Clearly, Manning’s treatment while in solitary confinement, his over 1,000 day detention without trial, and the very fact that he is being prosecuted, rather than held up as a heroic soldier who blew the whistle on war crimes, is unjust enough. Yet these facts are made worse by the fact that the government is blocking full access to Manning’s trial and has effectively silenced his voice from the mainstream media. During Manning’s pretrial hearing, recordings were banned but a secret recording of Manning’s statement was later released, prompting a response from a military spokesperson saying that the media center at Ft. Meade was “a privilege, not a requirement,” and that “privileges can be taken away.” Following his pretrial hearing, a lawsuit brought on by the Center for Constitutional Rights and a group of journalists seeking access to documents and transcripts in the court-martial proceedings for Manning was rejected by the court.

The secret recording of Manning’s statement marked the first time that Manning was able to defend his decisions to release the documents to Wikileaks. When he spoke of the Collateral Murder Video, Manning described his alarm at watching U.S. soldiers gun down the people on the ground. What was most alarming, he said,

“was the seemingly delightful bloodlust the aerial weapons team—they appeared to have. They dehumanized the individuals they were engaging and seemed to not value human life by referring to them as, quote, “dead bastards,” unquote, and congratulating each other on the ability to kill in a large—in large numbers…For me, this seems similar to a child torturing ants with a magnifying glass.”

Manning also spoke of his desire to bring these issues to the general public to spark debate about the role of the U.S. military and our foreign policy:

“I believed that if the general public, especially the American public, had access to the information contained within the CIDNE-I and CIDNE-A tables, this could spark a domestic debate on the role of the military and our foreign policy in general, as well as it related to Iraq and Afghanistan.

I also believed the detailed analysis of the data over a long period of time by different sectors of society might cause society to reevaluate the need or even the desire to engage in counterterrorism and counterinsurgency operations that ignore the debate—that ignore the complex dynamics of the people living in the effected environment every day.”

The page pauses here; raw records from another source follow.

Context: an optimization exercise on an open-source flow, tuned for small area, a short achievable clock period and few clock cycles. The choices shown serve that exercise and are no tape-out recipe.
Function was checked by simulation only, so behaviour that the tests miss may differ from the original.

==> inputs of delta <==
==> flow/design.v (excerpt) <==
module exunit(
	input wire clk,
	input wire reset,
	input wire [31:0] exinstr,
	input wire [63:0] exr0,
	input wire [63:0] exr1,
	input wire [63:0] exlink,
	input wire alugo,
	output wire [63:0] exalur,
	output wire exovfl,
	output wire exbcmp,
	output wire alubusy,
	output wire [63:0] lo,
	output wire [63:0] hi
);
clock: 20.0 ns
lec_check: 0
cap_margin: 40
cell_pad_in_sites_detail_placement: 1
core_margin: 2
core_utilization: 30
gpl_routability_driven: 1
place_density: 0.45
setup_slack_margin: 5
slew_margin: 40
run.sh (not shown) runs the stock make flow with config.mk's settings and CLKGATE_MAP_FILE= SYNTH_SCRIPT=/design/flow/synth_recipe.tcl, a recipe that flattens the netlist after the stock synthesis.
==> umber (differences from delta) <==
--- a/flow/design.v
+++ b/flow/design.v
@@ -565,11 +565,11 @@
 	wire opslt = op == ALUSLT;
 	wire dosub = opsub | opslt | cond == CONDGET | cond[3];
 	wire [63:0] ysrc = opimm ? {{48{exinstr[15]}}, exinstr[15:0]} : exr1;
 	wire [63:0] yeff = ysrc ^ {64{dosub}};
 	wire [64:0] asum;
-	ksadd #(64, 6) aadd(.a(exr0), .b(yeff), .c(dosub), .s(asum));
+	bkadd #(64) aadd(.a(exr0), .b(yeff), .c(dosub), .s(asum));
 	wire [63:0] sum = asum[63:0];
 	wire ltu = !asum[64];
 	wire lts = (exr0[63] ^ exr1[63]) ? exr0[63] : sum[63];
 	wire [63:0] v = ~(exr0 ^ yeff) & (exr0 ^ sum);
 	wire [63:0] aext = dw ? exr0 : {{32{sx & exr0[31]}}, exr0[31:0]};
@@ -714,30 +714,13 @@
 			negs[bk] = b2;
 			row[bk] = (({66{one}} & a66) | ({66{two}} & a2)) ^ {66{b2}};
 			row[bk][65] = !row[bk][65];
 		end
 	localparam [77:0] SGNC = -((78'd1 << 65) + (78'd1 << 67) + (78'd1 << 69) + (78'd1 << 71) + (78'd1 << 73));
-	wire [77:0] m0 = {2'b0, pin[67:0], 1'b0, negs[3], 1'b0, negs[2], 1'b0, negs[1], 1'b0, negs[0]};
-	wire [77:0] m1 = {12'd0, row[0]};
-	wire [77:0] m2 = {10'd0, row[1], 2'd0};
-	wire [77:0] m3 = {8'd0, row[2], 4'd0};
-	wire [77:0] m4 = {6'd0, row[3], 6'd0};
-	wire [77:0] m5 = {4'd0, row[4], 8'd0};
-	wire [77:0] m6 = SGNC | {69'd0, negs[4], 8'd0};
-	wire [77:0] s1 = m1 ^ m2 ^ m3;
-	wire [77:0] c1 = {(m1[76:0] & m2[76:0]) | (m1[76:0] & m3[76:0]) | (m2[76:0] & m3[76:0]), 1'b0};
-	wire [77:0] s2 = m4 ^ m5 ^ m6;
-	wire [77:0] c2 = {(m4[76:0] & m5[76:0]) | (m4[76:0] & m6[76:0]) | (m5[76:0] & m6[76:0]), 1'b0};
-	wire [77:0] s3 = s1 ^ c1 ^ s2;
-	wire [77:0] c3 = {(s1[76:0] & c1[76:0]) | (s1[76:0] & s2[76:0]) | (c1[76:0] & s2[76:0]), 1'b0};
-	wire [77:0] s4 = s3 ^ c3 ^ c2;
-	wire [77:0] c4 = {(s3[76:0] & c3[76:0]) | (s3[76:0] & c2[76:0]) | (c3[76:0] & c2[76:0]), 1'b0};
-	wire [77:0] s5 = s4 ^ c4 ^ m0;
-	wire [77:0] c5 = {(s4[76:0] & c4[76:0]) | (s4[76:0] & m0[76:0]) | (c4[76:0] & m0[76:0]), 1'b0};
-	wire [78:0] tsum;
-	ksadd #(78, 7) madd(.a(s5), .b(c5), .c(1'b0), .s(tsum));
-	wire [77:0] tlow = tsum[77:0];
+	wire [77:0] tlow = {2'b0, pin[67:0], 1'b0, negs[3], 1'b0, negs[2], 1'b0, negs[1], 1'b0, negs[0]} +
+		{12'd0, row[0]} + {10'd0, row[1], 2'd0} + {8'd0, row[2], 4'd0} + {6'd0, row[3], 6'd0} + {4'd0, row[4], 8'd0} +
+		{69'd0, negs[4], 8'd0} + SGNC;
 	wire [51:0] upin = pin[119:68];
 	reg [52:0] pa, pz;
 	reg [51:0] upout;
 	integer ui;
 	always @(*) begin
@@ -890,34 +873,10 @@
 					g[i] = g[i] | (p[i] & g[i - (1 << l)]);
 					p[i] = p[i] & p[i - (1 << l)];
 				end
 	end
 	assign s = {g[N-1], (a ^ b) ^ {g[N-2:0], c}};
-endmodule
-module ksadd #(
-	parameter N = 64,
-	parameter L = 6
-) (
-	input wire [N-1:0] a,
-	input wire [N-1:0] b,
-	input wire c,
-	output wire [N:0] s
-);
-	reg [N-1:0] g, p;
-	integer i, l;
-	always @(*) begin
-		g = a & b;
-		p = a ^ b;
-		g[0] = g[0] | (p[0] & c);
-		for(l = 0; l < L; l = l + 1)
-			for(i = N - 1; i >= 0; i = i - 1)
-				if(i >= (1 << l)) begin
-					g[i] = g[i] | (p[i] & g[i - (1 << l)]);
-					p[i] = p[i] & p[i - (1 << l)];
-				end
-	end
-	assign s = {g[N-1], (a ^ b) ^ {g[N-2:0], c}};
 endmodule
  `timescale 1 ns / 1 ps
 `default_nettype none
 module exunit(
 	input wire clk,
==> flow/config.mk (replaced) <==
export PLATFORM = sky130hd
export DESIGN_NAME = exunit
export DESIGN_NICKNAME = exunit
export VERILOG_FILES = /design/flow/design.v
export SDC_FILE = /design/flow/constraint.sdc
export NUM_CORES = 4
export LEC_CHECK = 0
export CAP_MARGIN = 40
export CORE_MARGIN = 2
export CORE_UTILIZATION = 30
export GPL_ROUTABILITY_DRIVEN = 1
export PLACE_DENSITY = 0.45
export SLEW_MARGIN = 40
==> run summary <==
Register-to-register slack: delta is better than umber (4400 ps).
Of delta and umber, delta has the higher clock skew (gap 2.0 ps).
Maximum frequency: umber is lower than delta (21%).
Area after synthesis: umber is smaller than delta (about 4%).
Testbench counts of delta, summed over its fixed seeds: cycles 10,149.
Testbench counts of umber, summed over its fixed seeds: cycles 10,149.

[what the ideal ports hide]
In the flow no input, the clock included, has a driving cell. The finished layouts below were timed again as built, in two steps. Step 1, drivers: a clkbuf_16 drives clk and a buf_2 each remaining input, both assumed. Step 2 moves the port delays by t, midway between the first and last clock arrival at a register: inputs arrive t later, outputs are due t later. That takes back most of the time a late clock gives input paths. Three values: ideal, step 1, step 2; two values: the first two.
run | shift t [ns] | setup slack, ns | pins driven straight from the clock port
delta | 0.634 | 4.750 / 4.728 / 4.344 | 1
umber | 0.621 | 0.640 / 0.610 / 0.168 | 1
After both steps setup and hold are still met in every run listed. The setup slack of umber, which loses most, moves by -0.030 ns with the drivers and by -0.472 ns with both steps.
What follows belongs to an exercise in optimizing a design on an open flow for a short achievable clock period and few clock cycles; a production flow would make more cautious choices. In this exercise RTL edits were held to simulation tests only and were not proved equivalent to the original. Power is estimated from default activity; no workload was simulated.

[flow/run.sh]
#!/bin/bash
# synth_recipe.tcl (not shown) runs the flow's synth.tcl, then flattens the netlist and writes it again
# the make line also repeats each setting of config.mk as NAME=value (left out here)
make -C /OpenROAD-flow-scripts/flow DESIGN_CONFIG=/design/flow/config.mk WORK_HOME=/design/flow/orfs CLKGATE_MAP_FILE= SYNTH_SCRIPT=/design/flow/synth_recipe.tcl finish
[flow/config.mk]
export PLATFORM = sky130hd
export DESIGN_NAME = Processor
export DESIGN_NICKNAME = Processor
export VERILOG_FILES = /design/flow/design.v
export SDC_FILE = /design/flow/constraint.sdc
export NUM_CORES = 4
export LEC_CHECK = 0
export CAP_MARGIN = 20
export CORE_MARGIN = 2
export CORE_UTILIZATION = 40
export PLACE_DENSITY = 0.6
export SLEW_MARGIN = 20
[flow/constraint.sdc]
create_clock -name core_clock -period 5.5 [get_ports {clk}]
set_input_delay 1.1000 -clock core_clock [delete_from_list [all_inputs] [get_ports {clk}]]
set_output_delay 1.1000 -clock core_clock [all_outputs]
set_load 0.01 [all_outputs]
[flow/design.v]
module Processor (
    input wire clk,
    input wire reset,
    output reg [31:0] mem_addr,
    output reg [31:0] mem_wdata,
    input wire [31:0] mem_rdata,
    output reg mem_wen
);
    localparam FETCH=0, DECODE=1, EXEC=2, MEM=3, WRITEBACK=4;
    reg [2:0] state, next_state;
    reg [31:0] PC, IR, MDR, A, B, ALUOut;
    reg [31:0] RegFile [0:15];
    wire [5:0] opcode = IR[31:26];
    wire [3:0] rs = IR[24:21];  
    wire [3:0] rt = IR[19:16];
    wire [3:0] rd = IR[14:11];
    wire [15:0] imm = IR[15:0];
    wire [31:0] sign_ext_imm = {{16{imm[15]}}, imm};
    wire [25:0] jump_addr = IR[25:0];
    integer i;
    always @(posedge clk or posedge reset) begin
        if (reset) begin
            for (i=0; i<16; i=i+1) RegFile[i] <= 0;
            PC <= 0;
            state <= FETCH;
            MDR <= 0;
        end else begin
            RegFile[0] <= 0;  
            state <= next_state;
            if (state == FETCH)  IR <= mem_rdata; 
            if (state == DECODE) begin A <= RegFile[rs]; B <= RegFile[rt]; end
            if (state == MEM)    MDR <= mem_rdata; 
            if (state == DECODE && opcode == 6'h03) RegFile[15] <= PC; 
            if (state == WRITEBACK) begin
                if (opcode == 6'h00) RegFile[rd] <= ALUOut;
                else if (opcode == 6'h23) RegFile[rt] <= MDR;
                else if (opcode[5:3] == 3'b001) RegFile[rt] <= ALUOut;
            end
            if (state == FETCH) PC <= PC + 1;
            else if (state == EXEC) begin
               if (opcode == 6'h04 && A == B) PC <= PC + sign_ext_imm;
               if (opcode == 6'h05 && A != B) PC <= PC + sign_ext_imm;
               if (opcode == 6'h02) PC <= jump_addr;
               if (opcode == 6'h03) PC <= jump_addr;
               if (opcode == 6'h00 && IR[5:0] == 6'h08) PC <= A;
            end
        end
    end
    reg [31:0] ALUResult;
    reg [31:0] Operand2;
    always @(*) begin
        if (state == EXEC && (opcode[5:3] == 3'b001 || opcode == 6'h23 || opcode == 6'h2B)) 
            Operand2 = sign_ext_imm;
        else 
            Operand2 = B;
        case (opcode)
            6'h00: begin  
                case (IR[5:0]) 
                    6'h20: ALUResult = A + Operand2; 
                    6'h22: ALUResult = A - Operand2; 
                    6'h24: ALUResult = A & Operand2; 
                    6'h25: ALUResult = A | Operand2; 
                    6'h2A: ALUResult = (A < Operand2) ? 1 : 0; 
                    default: ALUResult = 0;
                endcase
            end
            6'h08: ALUResult = A + Operand2; 
            6'h0C: ALUResult = A & Operand2; 
            6'h23: ALUResult = A + Operand2;  
            6'h2B: ALUResult = A + Operand2;  
            default: ALUResult = 0;
        endcase
    end
    always @(posedge clk) if (state == EXEC || state == DECODE) ALUOut <= ALUResult;
    always @(*) begin
        mem_wen = 0;
        mem_addr = PC;
        mem_wdata = B; 
        case (state)
            FETCH: begin mem_addr = PC; next_state = DECODE; end
            DECODE: next_state = EXEC; 
            EXEC: begin
                if (opcode == 6'h23 || opcode == 6'h2B) next_state = MEM;
                else if (opcode == 6'h00 || opcode[5:3] == 3'b001) next_state = WRITEBACK;
                else next_state = FETCH;
            end
            MEM: begin
                mem_addr = ALUOut; 
                if (opcode == 6'h2B) begin mem_wen = 1; next_state = FETCH; end 
                else next_state = WRITEBACK; 
            end
            WRITEBACK: next_state = FETCH;
            default: next_state = FETCH;
        endcase
    end
endmodule
From an optimization exercise on the open Yosys and OpenROAD flow, aimed at small area; shortcuts taken in it are not production practice. In this exercise RTL edits were held to simulation tests only and were not proved equivalent to the original.

==> flow/design.v, too long to show whole: its modules and the start of the top module <==
// module top: 58 lines
// module dly: 19 lines
// module hchain: 17 lines
// module fmul: 596 lines
// module cu: 84 lines
// module CORDIC_ARRAY: 48 lines
// module BACKSUB: 158 lines
// module rcp: 53 lines
module top (
  input         Clk,
  input         Reset,   
  input         InValid,
  input  [19:0] InData1,
  input  [19:0] InData2,
  input  [19:0] InData3,
  input  [19:0] InData4,
  output        OutValid,
  output [19:0] OutData1,
  output [19:0] OutData2,
  output [19:0] OutData3,
  output [19:0] OutData4
);
  // ...
==> flow/run.sh <==
#!/bin/bash
# synth_recipe.tcl (not shown) runs the flow's synth.tcl, then flattens the netlist and writes it again
# the make line also repeats each setting of config.mk as NAME=value (left out here)
make -C /OpenROAD-flow-scripts/flow DESIGN_CONFIG=/design/flow/config.mk WORK_HOME=/design/flow/orfs CLKGATE_MAP_FILE= SYNTH_SCRIPT=/design/flow/synth_recipe.tcl finish
==> flow/config.mk <==
export PLATFORM = sky130hd
export DESIGN_NAME = top
export DESIGN_NICKNAME = top
export VERILOG_FILES = /design/flow/design.v
export SDC_FILE = /design/flow/constraint.sdc
export NUM_CORES = 8
export LEC_CHECK = 0
export ABC_AREA = 1
export CAP_MARGIN = 20
export CORE_MARGIN = 2
export CORE_UTILIZATION = 40
export SLEW_MARGIN = 20
==> flow/constraint.sdc <==
create_clock -name core_clock -period 11.0 [get_ports {Clk}]
set_input_delay 2.2000 -clock core_clock [delete_from_list [all_inputs] [get_ports {Clk}]]
set_output_delay 2.2000 -clock core_clock [all_outputs]
set_load 0.01 [all_outputs]
From an optimization exercise on the open Yosys and OpenROAD flow, aimed at small area, a short achievable clock period and few clock cycles; shortcuts taken in it are not production practice. Function was checked by simulation only, so behaviour that the tests miss may differ from the original. No activity file was given, so power comes from the tool's default toggle rates.

## design/flow/config.mk

```make
export PLATFORM = sky130hd
export DESIGN_NAME = DT
export DESIGN_NICKNAME = DT
export VERILOG_FILES = /design/flow/design.v
export SDC_FILE = /design/flow/constraint.sdc
export NUM_CORES = 4
export LEC_CHECK = 0
export CAP_MARGIN = 20
export CORE_MARGIN = 2
export CORE_UTILIZATION = 40
export SLEW_MARGIN = 20
```

## design/flow/constraint.sdc

```tcl
create_clock -name core_clock -period 6.0 [get_ports {clk}]
set_input_delay 1.2000 -clock core_clock [delete_from_list [all_inputs] [get_ports {clk}]]
set_output_delay 1.2000 -clock core_clock [all_outputs]
set_load 0.01 [all_outputs]
```
Background: an optimization exercise with open tools, aiming at small area. Do not read the settings as production practice. Only simulation tests tie the RTL to the original design; equivalence was not proved. Power is estimated from default activity; no workload was simulated.

<file path="flow/config.mk">
export PLATFORM = sky130hd
export DESIGN_NAME = UART_TOP
export DESIGN_NICKNAME = UART_TOP
export VERILOG_FILES = /design/flow/design.v
export SDC_FILE = /design/flow/constraint.sdc
export NUM_CORES = 4
export LEC_CHECK = 0
export CAP_MARGIN = 20
export CORE_MARGIN = 2
export CORE_UTILIZATION = 40
export CTS_CLUSTER_DIAMETER = 200
export CTS_CLUSTER_SIZE = 30
export SLEW_MARGIN = 20
</file>
<file path="flow/constraint.sdc">
create_clock -name core_clock -period 20.0 [get_ports {I_CLK}]
set_input_delay 4.0000 -clock core_clock [delete_from_list [all_inputs] [get_ports {I_CLK}]]
set_output_delay 4.0000 -clock core_clock [all_outputs]
set_load 0.01 [all_outputs]
</file>
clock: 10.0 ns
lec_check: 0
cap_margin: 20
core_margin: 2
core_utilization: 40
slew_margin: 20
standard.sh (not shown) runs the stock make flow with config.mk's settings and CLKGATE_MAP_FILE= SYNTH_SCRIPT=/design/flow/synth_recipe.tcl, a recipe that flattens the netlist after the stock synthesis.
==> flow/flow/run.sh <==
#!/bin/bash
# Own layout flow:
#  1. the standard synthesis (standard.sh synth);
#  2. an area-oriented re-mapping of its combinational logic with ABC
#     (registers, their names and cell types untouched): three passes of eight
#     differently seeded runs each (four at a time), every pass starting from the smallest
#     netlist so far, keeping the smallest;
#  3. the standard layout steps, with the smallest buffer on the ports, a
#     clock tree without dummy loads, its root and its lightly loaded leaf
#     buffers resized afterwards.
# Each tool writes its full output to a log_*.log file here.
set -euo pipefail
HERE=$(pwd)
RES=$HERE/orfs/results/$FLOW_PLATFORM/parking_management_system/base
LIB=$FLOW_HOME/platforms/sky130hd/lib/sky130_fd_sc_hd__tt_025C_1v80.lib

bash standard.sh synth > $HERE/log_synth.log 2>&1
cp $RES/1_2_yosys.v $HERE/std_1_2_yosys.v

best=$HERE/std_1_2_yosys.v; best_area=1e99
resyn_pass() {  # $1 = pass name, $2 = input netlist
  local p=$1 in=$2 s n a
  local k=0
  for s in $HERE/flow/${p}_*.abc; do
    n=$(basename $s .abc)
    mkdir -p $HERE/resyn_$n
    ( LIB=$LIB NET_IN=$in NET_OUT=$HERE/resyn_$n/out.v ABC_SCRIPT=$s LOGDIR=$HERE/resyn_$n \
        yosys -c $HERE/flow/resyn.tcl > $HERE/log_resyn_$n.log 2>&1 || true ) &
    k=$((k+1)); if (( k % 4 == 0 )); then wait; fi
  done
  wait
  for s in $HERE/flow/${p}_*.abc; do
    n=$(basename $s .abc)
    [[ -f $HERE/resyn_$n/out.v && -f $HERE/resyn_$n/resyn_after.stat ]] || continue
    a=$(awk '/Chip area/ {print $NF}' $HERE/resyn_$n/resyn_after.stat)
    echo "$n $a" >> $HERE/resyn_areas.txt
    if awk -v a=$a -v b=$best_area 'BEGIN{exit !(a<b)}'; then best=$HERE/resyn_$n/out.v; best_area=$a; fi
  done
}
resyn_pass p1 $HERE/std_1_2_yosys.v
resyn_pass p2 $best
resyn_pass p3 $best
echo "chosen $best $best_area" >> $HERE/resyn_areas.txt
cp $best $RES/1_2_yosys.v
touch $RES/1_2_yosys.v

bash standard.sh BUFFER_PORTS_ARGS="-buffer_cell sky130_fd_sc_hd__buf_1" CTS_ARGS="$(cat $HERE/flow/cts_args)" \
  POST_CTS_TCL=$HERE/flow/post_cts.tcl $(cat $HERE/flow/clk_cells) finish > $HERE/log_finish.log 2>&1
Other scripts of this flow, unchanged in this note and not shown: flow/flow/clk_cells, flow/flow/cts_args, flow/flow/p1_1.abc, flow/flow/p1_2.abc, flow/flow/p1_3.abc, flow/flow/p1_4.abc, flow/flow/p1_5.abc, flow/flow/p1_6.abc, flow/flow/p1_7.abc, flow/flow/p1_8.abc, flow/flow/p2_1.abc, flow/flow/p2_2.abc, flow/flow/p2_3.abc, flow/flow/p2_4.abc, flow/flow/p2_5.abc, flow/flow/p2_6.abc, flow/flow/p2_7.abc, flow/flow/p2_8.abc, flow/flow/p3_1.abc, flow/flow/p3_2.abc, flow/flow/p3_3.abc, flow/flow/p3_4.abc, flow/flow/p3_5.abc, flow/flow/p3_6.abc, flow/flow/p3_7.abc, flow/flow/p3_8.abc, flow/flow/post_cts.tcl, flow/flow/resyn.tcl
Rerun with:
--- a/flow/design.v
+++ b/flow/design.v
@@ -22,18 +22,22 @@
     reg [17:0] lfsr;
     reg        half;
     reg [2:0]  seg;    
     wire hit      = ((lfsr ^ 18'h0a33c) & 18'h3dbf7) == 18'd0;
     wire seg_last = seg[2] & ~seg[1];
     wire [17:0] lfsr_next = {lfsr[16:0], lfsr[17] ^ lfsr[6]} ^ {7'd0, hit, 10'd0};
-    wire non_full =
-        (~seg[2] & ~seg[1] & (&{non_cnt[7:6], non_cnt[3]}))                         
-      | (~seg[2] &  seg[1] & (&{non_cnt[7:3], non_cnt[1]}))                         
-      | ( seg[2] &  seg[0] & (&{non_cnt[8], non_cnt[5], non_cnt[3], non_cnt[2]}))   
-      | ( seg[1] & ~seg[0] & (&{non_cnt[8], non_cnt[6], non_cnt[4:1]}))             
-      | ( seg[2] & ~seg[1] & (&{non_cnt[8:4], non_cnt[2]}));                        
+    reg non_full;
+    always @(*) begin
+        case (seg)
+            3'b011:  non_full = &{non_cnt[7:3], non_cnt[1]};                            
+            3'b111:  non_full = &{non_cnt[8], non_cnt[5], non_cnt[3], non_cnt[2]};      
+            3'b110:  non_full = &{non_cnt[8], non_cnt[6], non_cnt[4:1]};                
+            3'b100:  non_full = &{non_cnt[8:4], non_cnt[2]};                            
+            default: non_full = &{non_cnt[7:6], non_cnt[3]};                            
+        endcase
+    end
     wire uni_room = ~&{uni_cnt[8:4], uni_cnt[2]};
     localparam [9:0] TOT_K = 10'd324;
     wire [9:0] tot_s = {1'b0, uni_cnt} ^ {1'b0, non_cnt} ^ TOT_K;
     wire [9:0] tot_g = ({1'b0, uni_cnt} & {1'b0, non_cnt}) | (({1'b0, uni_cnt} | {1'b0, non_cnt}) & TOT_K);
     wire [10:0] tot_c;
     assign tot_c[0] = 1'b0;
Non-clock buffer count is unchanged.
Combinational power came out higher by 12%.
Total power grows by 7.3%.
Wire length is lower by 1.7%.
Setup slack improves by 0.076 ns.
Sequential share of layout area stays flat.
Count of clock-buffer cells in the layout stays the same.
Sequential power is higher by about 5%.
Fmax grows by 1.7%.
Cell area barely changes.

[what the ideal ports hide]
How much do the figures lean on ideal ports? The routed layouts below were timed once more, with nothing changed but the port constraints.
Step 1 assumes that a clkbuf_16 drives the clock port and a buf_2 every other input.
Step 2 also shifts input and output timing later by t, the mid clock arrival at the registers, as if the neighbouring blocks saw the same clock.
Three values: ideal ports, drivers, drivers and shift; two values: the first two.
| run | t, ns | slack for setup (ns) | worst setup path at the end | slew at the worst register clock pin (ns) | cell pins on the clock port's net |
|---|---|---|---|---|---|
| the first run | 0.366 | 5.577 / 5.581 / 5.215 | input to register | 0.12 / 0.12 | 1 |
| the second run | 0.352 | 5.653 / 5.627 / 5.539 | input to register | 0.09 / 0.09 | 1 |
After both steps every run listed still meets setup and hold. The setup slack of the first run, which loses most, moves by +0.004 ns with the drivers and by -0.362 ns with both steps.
Source: an optimization exercise on an open RTL-to-GDS flow (aim: small area and a short achievable clock period). Production flows keep margins and buffers that such runs may drop.
No functional check of the RTL was part of any run shown here.
No activity file was given, so power comes from the tool's default toggle rates.

==> constraint.sdc <==
create_clock -name core_clock -period 6.0 [get_ports {clk}]
set_input_delay 1.2000 -clock core_clock [delete_from_list [all_inputs] [get_ports {clk}]]
set_output_delay 1.2000 -clock core_clock [all_outputs]
set_load 0.01 [all_outputs]
==> design.v <==
module predec3n (
    input  logic [2:0] a,
    input  logic [2:0] a_n,
    input  logic       en_a,
    input  logic [7:0] qd,
    output logic [7:0] yn
);
    genvar j;
    generate
        for (j = 0; j < 8; j++) begin : g_j
            g_a41oi u (.a(en_a),
                       .b(j[2] ? a[2] : a_n[2]),
                       .c(j[1] ? a[1] : a_n[1]),
                       .d(j[0] ? a[0] : a_n[0]),
                       .e(qd[j]), .y(yn[j]));
        end
    endgenerate
endmodule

And this is exactly why the government has worked so hard to silence Manning and hide him from view of the general public. Debate. Asking questions. Questioning our role abroad. Understanding the complexities of war. These things do not serve the purposes of the power elite. We are meant to see things simply; matter-of-factly. We’re told that modern war is clean. Efficient. Targeted. We don’t see the civilian toll, not only in the numbers of dead, but also in the legacy that war leaves behind. In Iraq alone, for example, recent studies have been released concerning the enormously high rates of cancers, birth defects, and infant mortality in the Iraqi city of Fallujah due to the use of depleted uranium in U.S. weapons during our involvement there.

We are not meant to see the true costs of war. It has been all but removed from our view and our every day lives, and that is precisely how The Empire wants it. If Bradley Manning can be rendered invisible, than so too can the questions that he and the documents he released have raised. Dzokhar Tsarnaev will receive a trial, as he should. But let’s not be fooled about what is happening to our rights in this country. If Manning can be silenced, if debate and questions can be censored, if the media can be gagged, then our empirical wars can be waged across the globe without restraint.